_Your task_. From the entries that follow, report every line in which "typedef" occurs.

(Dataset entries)
== Segment start ==
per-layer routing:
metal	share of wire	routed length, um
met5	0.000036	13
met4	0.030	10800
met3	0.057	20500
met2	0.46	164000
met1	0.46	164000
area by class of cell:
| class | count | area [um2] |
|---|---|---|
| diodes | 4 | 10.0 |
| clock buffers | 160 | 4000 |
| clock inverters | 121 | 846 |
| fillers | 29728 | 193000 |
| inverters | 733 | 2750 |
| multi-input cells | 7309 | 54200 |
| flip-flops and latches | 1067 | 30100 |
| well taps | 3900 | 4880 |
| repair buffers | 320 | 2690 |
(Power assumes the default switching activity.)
==> src/rtl/avgdec_ctrl.sv <==
`timescale 1ns / 1ps

module avgdec_ctrl
    import avgdec_pkg::*;
(
    input  logic    aclk,
    input  logic    aresetn,
    input  logic    s_valid,
    output logic    s_ready,
    input  dp_sts_t sts,
    output dp_cmd_t cmd
);

    typedef enum logic [1:0] {
        ST_IDLE,
        ST_DIV,
        ST_FIN
    } state_t;

    state_t            state_reg, state_next;
    logic [STEP_W-1:0] step_reg, step_next;

    always_comb begin
        state_next = state_reg;
        step_next  = step_reg;
        cmd        = '0;
        case (state_reg)
            ST_IDLE: begin
                cmd.accept = s_valid;
                if (s_valid && sts.produce) begin
                    state_next = ST_DIV;
                    step_next  = '0;
                end
            end
            ST_DIV: begin
                cmd.step  = 1'b1;
                step_next = step_reg + STEP_W'(1);
                if (step_reg == LAST_STEP) begin
                    state_next = ST_FIN;
                end
            end
            ST_FIN: begin
                if (!sts.out_busy) begin
                    cmd.load   = 1'b1;
                    state_next = ST_IDLE;
                end
            end
            default: state_next = ST_IDLE;
        endcase
    end

    always_ff @(posedge aclk) begin
        if (!aresetn) begin
            state_reg <= ST_IDLE;
            step_reg  <= '0;
        end else begin
            state_reg <= state_next;
            step_reg  <= step_next;
        end
    end

    assign s_ready = (state_reg == ST_IDLE);

endmodule
**config.mk**
```make
export PLATFORM = sky130hd
export DESIGN_NAME = modular_multiplier_core
export DESIGN_NICKNAME = d
export VERILOG_FILES = /design/src/mmul_pkg.sv /design/src/mmul_ram.sv /design/src/mmul_unit.sv /design/src/modular_multiplier_core.sv
export SDC_FILE = /design/constraint.sdc
export NUM_CORES = 2
export LEC_CHECK = 0
export ABC_AREA = 0
export BUFFER_PORTS_ARGS = -buffer_cell sky130_fd_sc_hd__buf_2
export CAP_MARGIN = 20
export CORE_MARGIN = 2
export CORE_UTILIZATION = 25
export CTS_BUF_LIST = sky130_fd_sc_hd__clkbuf_4 sky130_fd_sc_hd__clkbuf_8 sky130_fd_sc_hd__clkbuf_16
export DETAILED_ROUTE_END_ITERATION = 6
export HOLD_SLACK_MARGIN = 0.1
export SETUP_SLACK_MARGIN = 0.1
export SLEW_MARGIN = 10
export SYNTH_ARGS = -nofsm -noshare
export SYNTH_HDL_FRONTEND = slang
export SYNTH_SLANG_ARGS = --single-unit
```
**constraint.sdc**
```tcl
create_clock -name clk -period 9 [get_ports clk]
set_input_delay 1.8 -clock clk [delete_from_list [all_inputs] [get_ports clk]]
set_output_delay 1.8 -clock clk [all_outputs]
set_load 0.02 [all_outputs]
```
**src/mmul_pkg.sv**
```systemverilog
// Shared types and constants for the modular multiplier core.
// Used by mmul_unit and modular_multiplier_core; depends on nothing.
package mmul_pkg;

	localparam int WORD_W = 32;
	localparam int IDX_W = 3;
	localparam int STATUS_W = 2;

	localparam logic [STATUS_W-1:0] STATUS_OK = 2'd0;
	localparam logic [STATUS_W-1:0] STATUS_ZERO_MOD = 2'd1;
	localparam logic [STATUS_W-1:0] STATUS_OVERFLOW = 2'd2;

	typedef struct packed {
		logic mul_en;
		logic acc_en;
		logic carry_clr;
		logic sub_en;
		logic sub_first;
	} unit_ctrl_t;

endpackage

```
**src/mmul_ram.sv**
```systemverilog
// Generic single-write, single-read RAM with a registered read port.
// Stand-alone; instantiated by modular_multiplier_core for every word store.
module mmul_ram #(
	parameter int WIDTH = 32,
	parameter int DEPTH = 8,
	localparam int AW = (DEPTH > 1) ? $clog2(DEPTH) : 1
) (
	input  logic             clk,
	input  logic             we,
	input  logic [AW-1:0]    waddr,
	input  logic [WIDTH-1:0] wdata,
	input  logic [AW-1:0]    raddr,
	output logic [WIDTH-1:0] rdata
);

	logic [WIDTH-1:0] mem_q [DEPTH];

	always_ff @(posedge clk) begin
		if (we) begin
			mem_q[waddr] <= wdata;
		end
		rdata <= mem_q[raddr];
	end

endmodule

```
**src/mmul_unit.sv**
```systemverilog
// Shared arithmetic unit: 32x32 multiply-accumulate for the product and a
// word-serial shift-and-subtract for the reduction. Depends on mmul_pkg.
module mmul_unit (
	input  logic                      clk,
	input  logic                      arst_n,
	input  mmul_pkg::unit_ctrl_t      ctrl,
	input  logic [mmul_pkg::WORD_W-1:0] a_word,
	input  logic [mmul_pkg::WORD_W-1:0] b_word,
	input  logic [mmul_pkg::WORD_W-1:0] p_word,
	input  logic [mmul_pkg::WORD_W-1:0] r_word,
	input  logic [mmul_pkg::WORD_W-1:0] m_word,
	input  logic                      bit_in,
	output logic [mmul_pkg::WORD_W-1:0] acc_lo,
	output logic [mmul_pkg::WORD_W-1:0] carry,
	output logic [mmul_pkg::WORD_W-1:0] sh_word,
	output logic [mmul_pkg::WORD_W-1:0] diff_word,
	output logic                      ge
);

	logic [2*mmul_pkg::WORD_W-1:0] mult_q;
	logic [2*mmul_pkg::WORD_W-1:0] sum;
	logic [mmul_pkg::WORD_W-1:0]   carry_q;
	logic                          shc_q;
	logic                          bor_q;
	logic                          cin;
	logic                          bin;
	logic [mmul_pkg::WORD_W:0]     diff;

	assign sum = mult_q + {{mmul_pkg::WORD_W{1'b0}}, p_word}
		+ {{mmul_pkg::WORD_W{1'b0}}, carry_q};
	assign acc_lo = sum[mmul_pkg::WORD_W-1:0];
	assign carry = carry_q;

	assign cin = ctrl.sub_first ? bit_in : shc_q;
	assign bin = ctrl.sub_first ? 1'b0 : bor_q;
	assign sh_word = {r_word[mmul_pkg::WORD_W-2:0], cin};
	assign diff = {1'b0, sh_word} - {1'b0, m_word} - {{mmul_pkg::WORD_W{1'b0}}, bin};
	assign diff_word = diff[mmul_pkg::WORD_W-1:0];
	assign ge = r_word[mmul_pkg::WORD_W-1] | ~diff[mmul_pkg::WORD_W];

	always_ff @(posedge clk) begin
		if (ctrl.mul_en) begin
			mult_q <= 64'(a_word) * 64'(b_word);
		end
	end

	always_ff @(posedge clk or negedge arst_n) begin
		if (!arst_n) begin
			carry_q <= '0;
			shc_q <= 1'b0;
			bor_q <= 1'b0;
		end else begin
			if (ctrl.carry_clr) begin
				carry_q <= '0;
			end else if (ctrl.acc_en) begin
				carry_q <= sum[2*mmul_pkg::WORD_W-1:mmul_pkg::WORD_W];
			end
			if (ctrl.sub_en) begin
				shc_q <= r_word[mmul_pkg::WORD_W-1];
				bor_q <= diff[mmul_pkg::WORD_W];
			end
		end
	end

endmodule

```
**src/modular_multiplier_core.sv**
```systemverilog
// Multiword modular multiplier a*b mod p: sequencer, word stores and top level.
// Depends on mmul_pkg, mmul_ram and mmul_unit.
// Operands are loaded beat by beat; the work for n words is set mainly by the word-serial
// shift-subtract pass run for each product bit, and the result is then sent out beat by beat.
// One operation at a time; input is held off meanwhile.
// Reset clears the sequencer, counters and flags; the word stores are not cleared.
module modular_multiplier_core #(
	parameter int MAX_WORDS = 8
) (
	input  logic        clk,
	input  logic        arst_n,
	input  logic        s_tvalid,
	output logic        s_tready,
	input  logic [95:0] s_tdata,  // a_word[31:0], b_word[63:32], mod_word[95:64]
	input  logic        s_tlast,
	output logic        m_tvalid,
	input  logic        m_tready,
	output logic [39:0] m_tdata,  // result_word[31:0], word_index[34:32], zero fill
	output logic        m_tlast,
	output logic [1:0]  m_tuser   // status[1:0]
);

	localparam int AW = (MAX_WORDS > 1) ? $clog2(MAX_WORDS) : 1;
	localparam int PW = $clog2(2 * MAX_WORDS);
	localparam int CW = $clog2(MAX_WORDS + 1);
	localparam int W = mmul_pkg::WORD_W;

	localparam logic [3:0] ST_LOAD = 4'd0;
	localparam logic [3:0] ST_CLEAR = 4'd1;
	localparam logic [3:0] ST_PR_RD = 4'd2;
	localparam logic [3:0] ST_PR_MUL = 4'd3;
	localparam logic [3:0] ST_PR_ACC = 4'd4;
	localparam logic [3:0] ST_PR_CAR = 4'd5;
	localparam logic [3:0] ST_RW_RD = 4'd6;
	localparam logic [3:0] ST_RW_LD = 4'd7;
	localparam logic [3:0] ST_S1_RD = 4'd8;
	localparam logic [3:0] ST_S1_CMP = 4'd9;
	localparam logic [3:0] ST_S2_RD = 4'd10;
	localparam logic [3:0] ST_S2_WR = 4'd11;
	localparam logic [3:0] ST_OUT_RD = 4'd12;
	localparam logic [3:0] ST_OUT_LD = 4'd13;

	logic [3:0]    state_q;
	logic [CW-1:0] cnt_q;
	logic          ovf_q;
	logic          nz_q;
	logic [CW-1:0] n_q;
	logic [mmul_pkg::STATUS_W-1:0] status_q;
	logic [CW-1:0] i_q;
	logic [CW-1:0] j_q;
	logic [CW-1:0] k_q;
	logic [PW-1:0] pc_q;
	logic [PW-1:0] wdx_q;
	logic [4:0]    bit_q;
	logic [W-1:0]  pw_q;
	logic          ge_q;
	logic [mmul_pkg::IDX_W-1:0] oidx_q;
	logic          ovalid_q;
	logic [W-1:0]  odata_q;
	logic [mmul_pkg::IDX_W-1:0] oindex_q;
	logic          olast_q;
	logic [mmul_pkg::STATUS_W-1:0] ostatus_q;

	logic          in_acc;
	logic          store_en;
	logic [CW-1:0] cnt_next;
	logic [CW:0]   n2;
	logic [PW-1:0] n2m1;
	logic [CW-1:0] nm1;
	logic [PW-1:0] ij_addr;
	logic [PW-1:0] in_addr;
	logic          out_load;

	logic          p_we;
	logic [PW-1:0] p_waddr;
	logic [W-1:0]  p_wdata;
	logic [PW-1:0] p_raddr;
	logic          r_we;
	logic [AW-1:0] r_waddr;
	logic [W-1:0]  r_wdata;

	logic [W-1:0]  a_rd;
	logic [W-1:0]  b_rd;
	logic [W-1:0]  m_rd;
	logic [W-1:0]  p_rd;
	logic [W-1:0]  r_rd;

	mmul_pkg::unit_ctrl_t ctrl;
	logic [W-1:0]  acc_lo;
	logic [W-1:0]  carry;
	logic [W-1:0]  sh_word;
	logic [W-1:0]  diff_word;
	logic          ge;

	assign s_tready = (state_q == ST_LOAD);
	assign in_acc = s_tvalid && s_tready;
	assign store_en = in_acc && (cnt_q < CW'(MAX_WORDS));
	assign cnt_next = store_en ? CW'(cnt_q + CW'(1)) : cnt_q;
	assign n2 = {n_q, 1'b0};
	assign n2m1 = PW'(n2 - (CW + 1)'(1));
	assign nm1 = CW'(n_q - CW'(1));
	assign ij_addr = PW'({1'b0, i_q} + {1'b0, j_q});
	assign in_addr = PW'({1'b0, i_q} + {1'b0, n_q});
	assign out_load = (state_q == ST_OUT_LD) && (!ovalid_q || m_tready);

	always_comb begin
		ctrl = '0;
		p_we = 1'b0;
		p_waddr = pc_q;
		p_wdata = '0;
		p_raddr = ij_addr;
		r_we = 1'b0;
		r_waddr = k_q[AW-1:0];
		r_wdata = ge_q ? diff_word : sh_word;
		case (state_q)
			ST_CLEAR: begin
				ctrl.carry_clr = 1'b1;
				p_we = 1'b1;
				r_we = ({1'b0, pc_q} < (PW + 1)'(n_q));
				r_waddr = pc_q[AW-1:0];
				r_wdata = '0;
			end
			ST_PR_MUL: begin
				ctrl.mul_en = 1'b1;
			end
			ST_PR_ACC: begin
				ctrl.acc_en = 1'b1;
				p_we = 1'b1;
				p_waddr = ij_addr;
				p_wdata = acc_lo;
			end
			ST_PR_CAR: begin
				ctrl.carry_clr = 1'b1;
				p_we = 1'b1;
				p_waddr = in_addr;
				p_wdata = carry;
			end
			ST_RW_RD, ST_RW_LD: begin
				p_raddr = wdx_q;
			end
			ST_S1_CMP: begin
				ctrl.sub_en = 1'b1;
				ctrl.sub_first = (k_q == '0);
			end
			ST_S2_WR: begin
				ctrl.sub_en = 1'b1;
				ctrl.sub_first = (k_q == '0);
				r_we = 1'b1;
			end
			default: begin
			end
		endcase
	end

	mmul_ram #(.WIDTH(W), .DEPTH(MAX_WORDS)) u_a_ram (
		.clk(clk), .we(store_en), .waddr(cnt_q[AW-1:0]), .wdata(s_tdata[31:0]),
		.raddr(j_q[AW-1:0]), .rdata(a_rd)
	);

	mmul_ram #(.WIDTH(W), .DEPTH(MAX_WORDS)) u_b_ram (
		.clk(clk), .we(store_en), .waddr(cnt_q[AW-1:0]), .wdata(s_tdata[63:32]),
		.raddr(i_q[AW-1:0]), .rdata(b_rd)
	);

	mmul_ram #(.WIDTH(W), .DEPTH(MAX_WORDS)) u_m_ram (
		.clk(clk), .we(store_en), .waddr(cnt_q[AW-1:0]), .wdata(s_tdata[95:64]),
		.raddr(k_q[AW-1:0]), .rdata(m_rd)
	);

	mmul_ram #(.WIDTH(W), .DEPTH(2 * MAX_WORDS)) u_p_ram (
		.clk(clk), .we(p_we), .waddr(p_waddr), .wdata(p_wdata),
		.raddr(p_raddr), .rdata(p_rd)
	);

	mmul_ram #(.WIDTH(W), .DEPTH(MAX_WORDS)) u_r_ram (
		.clk(clk), .we(r_we), .waddr(r_waddr), .wdata(r_wdata),
		.raddr(k_q[AW-1:0]), .rdata(r_rd)
	);

	mmul_unit u_unit (
		.clk(clk), .arst_n(arst_n), .ctrl(ctrl),
		.a_word(a_rd), .b_word(b_rd), .p_word(p_rd),
		.r_word(r_rd), .m_word(m_rd), .bit_in(pw_q[W-1]),
		.acc_lo(acc_lo), .carry(carry), .sh_word(sh_word),
		.diff_word(diff_word), .ge(ge)
	);

	always_ff @(posedge clk or negedge arst_n) begin
		if (!arst_n) begin
			state_q <= ST_LOAD;
			cnt_q <= '0;
			ovf_q <= 1'b0;
			nz_q <= 1'b0;
			n_q <= '0;
			status_q <= mmul_pkg::STATUS_OK;
			i_q <= '0;
			j_q <= '0;
			k_q <= '0;
			pc_q <= '0;
			wdx_q <= '0;
			bit_q <= '0;
			ge_q <= 1'b0;
			oidx_q <= '0;
			ovalid_q <= 1'b0;
		end else begin
			if (ovalid_q && m_tready && !out_load) begin
				ovalid_q <= 1'b0;
			end
			case (state_q)
				ST_LOAD: begin
					if (in_acc) begin
						if (!s_tlast) begin
							cnt_q <= cnt_next;
							if (store_en) begin
								nz_q <= nz_q || (s_tdata[95:64] != '0);
							end else begin
								ovf_q <= 1'b1;
							end
						end else begin
							n_q <= cnt_next;
							cnt_q <= '0;
							ovf_q <= 1'b0;
							nz_q <= 1'b0;
							i_q <= '0;
							j_q <= '0;
							k_q <= '0;
							pc_q <= '0;
							oidx_q <= '0;
							if (!(nz_q || (store_en && (s_tdata[95:64] != '0)))) begin
								status_q <= mmul_pkg::STATUS_ZERO_MOD;
								state_q <= ST_OUT_RD;
							end else begin
								status_q <= (ovf_q || !store_en) ?
									mmul_pkg::STATUS_OVERFLOW : mmul_pkg::STATUS_OK;
								state_q <= ST_CLEAR;
							end
						end
					end
				end
				ST_CLEAR: begin
					pc_q <= PW'(pc_q + PW'(1));
					if (pc_q == n2m1) begin
						state_q <= ST_PR_RD;
					end
				end
				ST_PR_RD: begin
					state_q <= ST_PR_MUL;
				end
				ST_PR_MUL: begin
					state_q <= ST_PR_ACC;
				end
				ST_PR_ACC: begin
					if (j_q == nm1) begin
						state_q <= ST_PR_CAR;
					end else begin
						j_q <= CW'(j_q + CW'(1));
						state_q <= ST_PR_RD;
					end
				end
				ST_PR_CAR: begin
					j_q <= '0;
					if (i_q == nm1) begin
						wdx_q <= n2m1;
						state_q <= ST_RW_RD;
					end else begin
						i_q <= CW'(i_q + CW'(1));
						state_q <= ST_PR_RD;
					end
				end
				ST_RW_RD: begin
					state_q <= ST_RW_LD;
				end
				ST_RW_LD: begin
					pw_q <= p_rd;
					bit_q <= 5'd31;
					k_q <= '0;
					state_q <= ST_S1_RD;
				end
				ST_S1_RD: begin
					state_q <= ST_S1_CMP;
				end
				ST_S1_CMP: begin
					if (k_q == nm1) begin
						ge_q <= ge;
						k_q <= '0;
						state_q <= ST_S2_RD;
					end else begin
						k_q <= CW'(k_q + CW'(1));
						state_q <= ST_S1_RD;
					end
				end
				ST_S2_RD: begin
					state_q <= ST_S2_WR;
				end
				ST_S2_WR: begin
					if (k_q == nm1) begin
						k_q <= '0;
						pw_q <= {pw_q[W-2:0], 1'b0};
						if (bit_q != '0) begin
							bit_q <= bit_q - 5'd1;
							state_q <= ST_S1_RD;
						end else if (wdx_q != '0) begin
							wdx_q <= PW'(wdx_q - PW'(1));
							state_q <= ST_RW_RD;
						end else begin
							state_q <= ST_OUT_RD;
						end
					end else begin
						k_q <= CW'(k_q + CW'(1));
						state_q <= ST_S2_RD;
					end
				end
				ST_OUT_RD: begin
					state_q <= ST_OUT_LD;
				end
				ST_OUT_LD: begin
					if (out_load) begin
						ovalid_q <= 1'b1;
						oidx_q <= oidx_q + 3'd1;
						if (k_q == nm1) begin
							k_q <= '0;
							state_q <= ST_LOAD;
						end else begin
							k_q <= CW'(k_q + CW'(1));
							state_q <= ST_OUT_RD;
						end
					end
				end
				default: begin
					state_q <= ST_LOAD;
				end
			endcase
		end
	end

	always_ff @(posedge clk) begin
		if (out_load) begin
			odata_q <= (status_q == mmul_pkg::STATUS_ZERO_MOD) ? '0 : r_rd;
			oindex_q <= oidx_q;
			olast_q <= (k_q == nm1);
			ostatus_q <= status_q;
		end
	end

	assign m_tvalid = ovalid_q;
	assign m_tdata = {5'd0, oindex_q, odata_q};
	assign m_tlast = olast_q;
	assign m_tuser = ostatus_q;

endmodule
```
==> qor.yml <==
sta:
  rsz0062_at_grt: "no"
  setup-tns-final_ns: 0
  min_period_ns: 8.27
  final.period_utilization_pct: 91.8
  worst_clock_skew_ns: 0.114
  fmaxAchievable_mhz: 121
  final-setup-viol-count: 0
  worst_pin_slew_ns: 1.06
  hold_violations: 0
  timing.final.max_slew_violations: 0
  slew_headroom_pct: 29.1
yosys:
  ys_top_cells_by_count: "1670 x edfxtp_1, 996 x inv_1, 933 x fa_1, 713 x nand2_1, 645 x and2_1"
  synthDistinctLibCells: 92
  yosys.cell_count.top_type: "edfxtp_1"
  syn-cell-area_mm2: 0.109
  syn_inst: 7786
  synth-edff-count: 1670
  synth.yosys.warnings: 0
  synth_flop_cell: "edfxtp_1"
  ys_seq_area_share_pct: 50.6
  yosys.area.top_type: "edfxtp_1"
  synthTopCellsByArea: "edfxtp_1 46%, fa_1 17%, mux4_2 7.9%"
  ys_async_sr_fraction_pct: 4.19
  synth_top_area_share_pct: 45.9
  postSynthAreaPerCell_um2: 14.0
  postSynthRegisterBits: 1910
setup_path:
  peak_fanout_along_the_critical_path: 22
  worst-r2r-setup-slack_ns: 0.73
  critical_path.max_stage_delay_ns: 0.94
  cp.arrival_ns: 8.87
  cp_common_cell: "fa_1"
  critical_path.endpoint_type: "flop"
  critical_path.slowest_cell: "dfxtp_1"
  crit_path_class: "flop to flop"
  critPathRequiredTime_ns: 9.60
  start_kind: "flop"
floorplanning:
  die_area_mm2: 0.443
  vertical_extent_of_the_die_um: 665
  floorplan.die.width_um: 665
  fp.coreArea_mm2: 0.435
  floorplan.io_pins: 146
  rows: 242
  floorplan.initialDensity_pct: 25.1
clock_network:
  h_tree_level_count: 4
  setup_repair_bufs_after_cts: 0
  tritoncts: "built"
  cts.repair.resized: 0
  cts.hold.buffers_added: 0
  cts_sinks: 1910
  ctsRootBufferMaster: "clkbuf_16"
  tritoncts.num_buffers: 192
  clock_latency_ns: 0.93
  cts_max_path_buffers: 4
  clkTransAtPathRegs_ns: 0.07
flow_run:
  max-cap-violations: 0
finish:
  final.fill_count: 43700
  multi_input_comb_area_mm2: 0.0491
  flow.area_growth_from_synthesis_pct: 13.5
  finalNetCount: 9323
  layout-drive-gt1-share_pct: 15.5
  layout.area.seq_mm2: 0.0554
detailed_routing:
  number_of_detailed_route_iterations_in_the_first_pass: 7
  drt.antenna.violating_nets: 0
  num_vias: 60900
  post-route-drc-count: 0
  drt-initial-drc-count: 4383
  routed_wirelength_mm: 266
  route.detailed.wl_per_inst_um: 19.3
  detail_route.vias_per_cell: 4.41
hold_path:
  hold_path.class: "flop to flop"
run_status:
  run_status: "finished clean"
grt:
  vias_in_the_first_global_route: 63600
  grt_pass1_wl_mm: 406
  grt.overflow.total: 0
  global_route.usage.total_pct: 11.9
  pin_count_of_the_biggest_net_entering_global_routing: 129
  antenna_found_initial: 32
placement:
  routabilityCongestion: 0.835
  hpwlAfterDp_mm: 180
  placement.io_buffers: 140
== Segment end ==
_Response for this exercise_.
    typedef enum logic [1:0] {
	typedef struct packed {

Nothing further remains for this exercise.